* Work request
Would you quote the material below from its first line through the line containing "blade_fmul_s1: 60 lines", exactly and with both ends included?

* Data to examine
What follows belongs to an exercise in optimizing a design on an open flow for small area, a short achievable clock period and few clock cycles per item; a production flow would make more cautious choices. Only simulation tests tie the RTL to the original design; equivalence was not proved.

## flow/design.v (module list and top-level ports; edited modules follow where they fit)
// module blade_fmul_s1: 60 lines
// module blade_fmul_s2: 55 lines
// module blade_fmul: 17 lines
// module blade_mul24: 1021 lines
// module blade_fadd_s1: 48 lines
// module blade_fadd_s2: 86 lines
// module blade_fadd: 15 lines
// module blade_biquad: 210 lines
module blade_biquad (
    input  wire        clk,
    input  wire        rst,
    input  wire        cmd_valid,
    output wire        cmd_ready,
    input  wire        cmd_clear,
    input  wire [31:0] cmd_x0,
    input  wire [31:0] cmd_x1,
    input  wire [31:0] cmd_b0,
    input  wire [31:0] cmd_b1,
    input  wire [31:0] cmd_b2,
    input  wire [31:0] cmd_a1,
    input  wire [31:0] cmd_a2,
    output reg         rsp_valid,
    output reg  [31:0] rsp_y0,
    output reg  [31:0] rsp_y1
);
  // ...
==> flow/flow/run.sh <==
#!/bin/bash
# Layout flow: the standard ORFS flow (standard.sh, unchanged synthesis,
# floorplan, placement, CTS and routing at the design's clock and
# constraints), with a larger setup-slack margin for OpenROAD's repair_timing
# so that the resizer also shortens paths that already meet the 24 ns clock.
# standard.sh's full output goes to standard.log in this folder; the ORFS
# logs of each step stay under orfs/logs.
set -eo pipefail
export SETUP_SLACK_MARGIN=16.5
bash standard.sh > standard.log 2>&1
test -s out/final.def
==> flow/standard.sh <==
#!/bin/bash
# synth_recipe.tcl (not shown) runs the flow's synth.tcl, then flattens the netlist and writes it again
# the make line also repeats each setting of config.mk as NAME=value (left out here)
make -C /OpenROAD-flow-scripts/flow DESIGN_CONFIG=/design/flow/config.mk WORK_HOME=/design/flow/orfs CLKGATE_MAP_FILE= SYNTH_SCRIPT=/design/flow/synth_recipe.tcl "${@:-finish}"
==> flow/config.mk <==
export PLATFORM = sky130hd
export DESIGN_NAME = blade_biquad
export DESIGN_NICKNAME = blade_biquad
export VERILOG_FILES = /design/flow/design.v
export SDC_FILE = /design/flow/constraint.sdc
export NUM_CORES = 4
export LEC_CHECK = 0
export ABC_AREA = 1
export CAP_MARGIN = 20
export CORE_MARGIN = 2
export CORE_UTILIZATION = 40
export PLACE_DENSITY = 0.6
export SLEW_MARGIN = 20
==> flow/constraint.sdc <==
create_clock -name core_clock -period 24.0 [get_ports {clk}]
set_input_delay 4.8000 -clock core_clock [delete_from_list [all_inputs] [get_ports {clk}]]
set_output_delay 4.8000 -clock core_clock [all_outputs]
set_load 0.01 [all_outputs]
==> key figures, run 1 <==
Outcome
  • Status: complete, no violations

Place
  • Area after DPL: 64,200 µm²
  • Dpl cells: 10,300

Critical path
  • Worst path bufs/invs: 4
  • FF-to-FF path depth: 27
  • Type of origin of the critical path: flip-flop
  • Critical Path Most Common Cell: fa_1

Final layout
  • Top reg by flops: mr_prod
  • Finished Layout Cells: 10,500
  • Most frequent cells in the layout: nand2_1 (2,077), inv_1 (1,607), o21ai_0 (555), nand3_1 (525), nor2_1 (522)
  • Layout cells sized above 1: 0.0592
  • Comb_multi_in: 5,685

Die
  • Die height: 390 µm
  • Std-Cell Rows: 141

Yosys
  • Post-synth net total: 9,355
  • Synth top area cells: fa_1 (16%), dfxtp_1 (14%), nand2_1 (13%)
  • Cells after synthesis: 8,418
  • Area leader, netlist: fa_1
  • Sequential element share of the synthesized area: 0.258
  • Syn avg cell area: 7.10 µm²
  • Syn. warnings: 5
  • Cell area after synthesis: 59,700 µm²
  • Number of flops mapped to enable cells by yosys: 228

Clocking
  • Post-CTS Hold Buffers: 0

Route
  • Avg WL per Cell: 20.9 µm
  • Met2 routed WL: 99,100 µm

STA
  • Unrepaired setup endpoints after global routing: true
Testbench counts, summed over its fixed seeds: cycles 28,824, items 4,800.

* Solved problem
What follows belongs to an exercise in optimizing a design on an open flow for small area, a short achievable clock period and few clock cycles per item; a production flow would make more cautious choices. Only simulation tests tie the RTL to the original design; equivalence was not proved.

## flow/design.v (module list and top-level ports; edited modules follow where they fit)
// module blade_fmul_s1: 60 lines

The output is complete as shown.